__THE TASK__
Work through the lines below and count those holding "worst"; reply with the number only.

======== DATASET ========

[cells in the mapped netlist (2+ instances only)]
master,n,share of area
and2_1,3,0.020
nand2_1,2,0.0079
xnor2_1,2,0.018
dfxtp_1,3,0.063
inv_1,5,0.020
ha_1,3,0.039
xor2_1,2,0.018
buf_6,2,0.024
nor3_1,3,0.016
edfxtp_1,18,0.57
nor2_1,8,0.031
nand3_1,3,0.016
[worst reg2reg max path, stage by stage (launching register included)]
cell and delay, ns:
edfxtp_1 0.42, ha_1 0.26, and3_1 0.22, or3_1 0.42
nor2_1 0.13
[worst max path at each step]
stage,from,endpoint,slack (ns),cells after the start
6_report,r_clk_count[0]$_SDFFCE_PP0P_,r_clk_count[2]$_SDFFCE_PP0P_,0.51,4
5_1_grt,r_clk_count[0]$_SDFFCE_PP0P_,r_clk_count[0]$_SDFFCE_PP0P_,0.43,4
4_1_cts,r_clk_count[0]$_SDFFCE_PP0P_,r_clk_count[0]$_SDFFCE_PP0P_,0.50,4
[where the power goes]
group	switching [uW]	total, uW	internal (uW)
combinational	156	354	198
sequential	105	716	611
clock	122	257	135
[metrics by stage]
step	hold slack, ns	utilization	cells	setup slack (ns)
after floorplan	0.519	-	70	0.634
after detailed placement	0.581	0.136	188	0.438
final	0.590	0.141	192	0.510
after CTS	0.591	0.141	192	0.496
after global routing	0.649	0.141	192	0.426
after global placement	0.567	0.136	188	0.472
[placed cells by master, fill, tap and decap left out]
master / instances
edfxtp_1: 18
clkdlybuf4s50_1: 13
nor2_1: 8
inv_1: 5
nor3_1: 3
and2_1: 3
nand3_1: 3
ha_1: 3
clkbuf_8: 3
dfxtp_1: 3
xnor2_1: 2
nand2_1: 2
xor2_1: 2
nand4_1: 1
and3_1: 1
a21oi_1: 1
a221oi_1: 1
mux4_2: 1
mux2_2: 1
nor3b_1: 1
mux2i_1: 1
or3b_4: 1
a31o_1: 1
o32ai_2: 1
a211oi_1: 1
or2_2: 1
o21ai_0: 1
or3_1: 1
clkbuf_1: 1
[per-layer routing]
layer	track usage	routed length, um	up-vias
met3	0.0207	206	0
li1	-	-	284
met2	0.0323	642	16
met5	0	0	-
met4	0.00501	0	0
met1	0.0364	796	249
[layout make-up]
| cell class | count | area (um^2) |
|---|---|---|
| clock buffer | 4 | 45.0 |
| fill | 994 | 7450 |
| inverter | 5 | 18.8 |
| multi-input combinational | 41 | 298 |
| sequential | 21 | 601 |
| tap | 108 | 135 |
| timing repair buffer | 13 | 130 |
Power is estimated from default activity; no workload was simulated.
<file path="design.v">
module mac (
        i_nrst,
        i_clk,
        i_a0,
        i_a1,
        i_a2,
        i_a3,
        i_a4,
        i_a5,
        i_a6,
        i_a7, 
        i_b0,
        i_b1,
        i_b2,
        i_b3,
        i_b4,
        i_b5,
        i_b6,
        i_b7,
        o_res
    );
    input                      i_nrst;
    input                      i_clk;
    input  logic signed  [7:0] i_a0, i_a1, i_a2, i_a3, i_a4, i_a5, i_a6, i_a7;  
    input  logic signed  [7:0] i_b0, i_b1, i_b2, i_b3, i_b4, i_b5, i_b6, i_b7;  
    output logic signed [18:0] o_res;                                           
    logic signed [15:0] mul2add_wire_0, mul2add_wire_1, mul2add_wire_2, mul2add_wire_3, mul2add_wire_4, mul2add_wire_5, mul2add_wire_6, mul2add_wire_7;
    logic signed [18:0] o_sum;
    multiplier_array mult_array
        (
            .i_nrst(i_nrst),
            .i_clk(i_clk),
            .i_a0(i_a0),
            .i_a1(i_a1),
            .i_a2(i_a2),
            .i_a3(i_a3),
            .i_a4(i_a4),
            .i_a5(i_a5),
            .i_a6(i_a6),
            .i_a7(i_a7), 
            .i_b0(i_b0),
            .i_b1(i_b1),
            .i_b2(i_b2),
            .i_b3(i_b3),
            .i_b4(i_b4),
            .i_b5(i_b5),
            .i_b6(i_b6),
            .i_b7(i_b7),
            .o_0(mul2add_wire_0),
            .o_1(mul2add_wire_1),
            .o_2(mul2add_wire_2),
            .o_3(mul2add_wire_3),
            .o_4(mul2add_wire_4),
            .o_5(mul2add_wire_5),
            .o_6(mul2add_wire_6),
            .o_7(mul2add_wire_7)
        );
    adder_tree adder_tree
        (
            .i_nrst(i_nrst),
            .i_clk(i_clk),
            .i_0(mul2add_wire_0),
            .i_1(mul2add_wire_1),
            .i_2(mul2add_wire_2),
            .i_3(mul2add_wire_3),
            .i_4(mul2add_wire_4),
            .i_5(mul2add_wire_5),
            .i_6(mul2add_wire_6),
            .i_7(mul2add_wire_7),
            .o_sum(o_sum)
        ); 
    assign o_res = o_sum;
endmodule
module adder_tree (
        i_nrst,
        i_clk,
        i_0,
        i_1,
        i_2,
        i_3,
        i_4,
        i_5,
        i_6,
        i_7,
        o_sum
    );
    input                      i_nrst;
    input                      i_clk;
    input  logic signed [15:0] i_0, i_1, i_2, i_3, i_4, i_5, i_6, i_7;
    output logic signed [18:0] o_sum;
    logic signed [16:0] sum_stage_0_0_wire, sum_stage_0_1_wire, sum_stage_0_2_wire, sum_stage_0_3_wire;  
    logic signed [17:0] sum_stage_1_0_wire, sum_stage_1_1_wire;                                          
    logic signed [17:0] sum_stage_2_0_wire;                                                              
    logic signed [16:0] sum_stage_0_0_reg, sum_stage_0_1_reg, sum_stage_0_2_reg, sum_stage_0_3_reg;  
    logic signed [17:0] sum_stage_2_0_reg;                                                           
    adder #(.BITWIDTH(16)) add_stage_0_0
        (
            .i_a(i_0),
            .i_b(i_1),
            .o_sum(sum_stage_0_0_wire)
        ); 
    adder #(.BITWIDTH(16)) add_stage_0_1
        (
            .i_a(i_2),
            .i_b(i_3),
            .o_sum(sum_stage_0_1_wire)
        ); 
    adder #(.BITWIDTH(16)) add_stage_0_2
        (
            .i_a(i_4),
            .i_b(i_5),
            .o_sum(sum_stage_0_2_wire)
        ); 
    adder #(.BITWIDTH(16)) add_stage_0_3
        (
            .i_a(i_6),
            .i_b(i_7),
            .o_sum(sum_stage_0_3_wire)
        ); 
    adder #(.BITWIDTH(17)) add_stage_1_0
        (
            .i_a(sum_stage_0_0_reg),
            .i_b(sum_stage_0_1_reg),
            .o_sum(sum_stage_1_0_wire)
        ); 
    adder #(.BITWIDTH(17)) add_stage_1_1
        (
            .i_a(sum_stage_0_2_reg),
            .i_b(sum_stage_0_3_reg),
            .o_sum(sum_stage_1_1_wire)
        ); 
    adder #(.BITWIDTH(18)) add_stage_2_0
        (
            .i_a(sum_stage_1_0_wire),
            .i_b(sum_stage_1_1_wire),
            .o_sum(sum_stage_2_0_wire)
        );
    always_ff @( posedge i_clk ) begin
        if ( !i_nrst ) begin
            sum_stage_0_0_reg <= 0;
            sum_stage_0_1_reg <= 0;
            sum_stage_0_2_reg <= 0;
            sum_stage_0_3_reg <= 0;
            sum_stage_2_0_reg <= 0;
        end else begin
            sum_stage_0_0_reg <= sum_stage_0_0_wire;
            sum_stage_0_1_reg <= sum_stage_0_1_wire;
            sum_stage_0_2_reg <= sum_stage_0_2_wire;
            sum_stage_0_3_reg <= sum_stage_0_3_wire;
            sum_stage_2_0_reg <= sum_stage_2_0_wire;
        end
    end
    assign o_sum = sum_stage_2_0_reg;
endmodule
module multiplier_array (
        i_nrst,
        i_clk,
        i_a0,
        i_a1,
        i_a2,
        i_a3,
        i_a4,
        i_a5,
        i_a6,
        i_a7, 
        i_b0,
        i_b1,
        i_b2,
        i_b3,
        i_b4,
        i_b5,
        i_b6,
        i_b7,
        o_0,
        o_1,
        o_2,
        o_3,
        o_4,
        o_5,
        o_6,
        o_7
    );
    input                      i_nrst;
    input                      i_clk;
    input  logic signed  [7:0] i_a0, i_a1, i_a2, i_a3, i_a4, i_a5, i_a6, i_a7;  
    input  logic signed  [7:0] i_b0, i_b1, i_b2, i_b3, i_b4, i_b5, i_b6, i_b7;  
    output logic signed [15:0] o_0, o_1, o_2, o_3, o_4, o_5, o_6, o_7;  
    logic signed [15:0] o_0_wire, o_1_wire, o_2_wire, o_3_wire, o_4_wire, o_5_wire, o_6_wire, o_7_wire;
    logic signed [15:0] o_0_reg, o_1_reg, o_2_reg, o_3_reg, o_4_reg, o_5_reg, o_6_reg, o_7_reg;
    multiplier mult_0
        (
            .i_a(i_a0),
            .i_b(i_b0),
            .o_p(o_0_wire)
        );
    multiplier mult_1
        (
            .i_a(i_a1),
            .i_b(i_b1),
            .o_p(o_1_wire)
        );
    multiplier mult_2
        (
            .i_a(i_a2),
            .i_b(i_b2),
            .o_p(o_2_wire)
        );
    multiplier mult_3
        (
            .i_a(i_a3),
            .i_b(i_b3),
            .o_p(o_3_wire)
        );
    multiplier mult_4
        (
            .i_a(i_a4),
            .i_b(i_b4),
            .o_p(o_4_wire)
        );
    multiplier mult_5
        (
            .i_a(i_a5),
            .i_b(i_b5),
            .o_p(o_5_wire)
        );
    multiplier mult_6
        (
            .i_a(i_a6),
            .i_b(i_b6),
            .o_p(o_6_wire)
        );
    multiplier mult_7
        (
            .i_a(i_a7),
            .i_b(i_b7),
            .o_p(o_7_wire)
        );
    always_ff @( posedge i_clk ) begin
        if ( !i_nrst ) begin
            o_0_reg <= 0;
            o_1_reg <= 0; 
            o_2_reg <= 0; 
            o_3_reg <= 0; 
            o_4_reg <= 0; 
            o_5_reg <= 0; 
            o_6_reg <= 0; 
            o_7_reg <= 0; 
        end else begin
            o_0_reg <= o_0_wire;
            o_1_reg <= o_1_wire; 
            o_2_reg <= o_2_wire; 
            o_3_reg <= o_3_wire; 
            o_4_reg <= o_4_wire; 
            o_5_reg <= o_5_wire; 
            o_6_reg <= o_6_wire; 
            o_7_reg <= o_7_wire; 
        end
    end
    assign o_0 = o_0_reg;
    assign o_1 = o_1_reg;
    assign o_2 = o_2_reg;
    assign o_3 = o_3_reg;
    assign o_4 = o_4_reg;
    assign o_5 = o_5_reg;
    assign o_6 = o_6_reg;
    assign o_7 = o_7_reg;
endmodule
module multiplier (
        i_a,
        i_b,
        o_p
    );
    input  logic signed  [7:0] i_a;
    input  logic signed  [7:0] i_b;
    output logic signed [15:0] o_p;
    assign o_p = $signed(i_a) * $signed(i_b);
endmodule
module adder #(parameter BITWIDTH = 8) (
        i_a,
        i_b,
        o_sum 
    );
    input  logic signed [BITWIDTH-1:0] i_a;
    input  logic signed [BITWIDTH-1:0] i_b;
    output logic signed   [BITWIDTH:0] o_sum;
    assign o_sum = $signed(i_a) + $signed(i_b);
endmodule
</file>
module seven_segment (
    input [3:0] inp,
    output reg [6:0] out 
);
    always @(*) begin
        case (inp)
           4'b0000: out=7'b1000000;
           4'b0001: out=7'b1111001;
           4'b0010: out=7'b0100100;
           4'b0011: out=7'b0110000;
           4'b0100: out=7'b0011001;
           4'b0101: out=7'b0010010;
           4'b0110: out=7'b0000010;
           4'b0111: out=7'b1111000;
           4'b1000: out=7'b0000000;
           4'b1001: out=7'b0010000;
           default: out=7'b1000000;
        endcase
    end
endmodule
module seven_segment_Sign (
    input inp,  
    output reg [6:0] out 
);
    always @(*) begin
        if (inp == 1'b0) out = 7'b0111111;
        else out = 7'b1111111;
    end
endmodule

========

__RESPONSE TO THIS EXERCISE__
2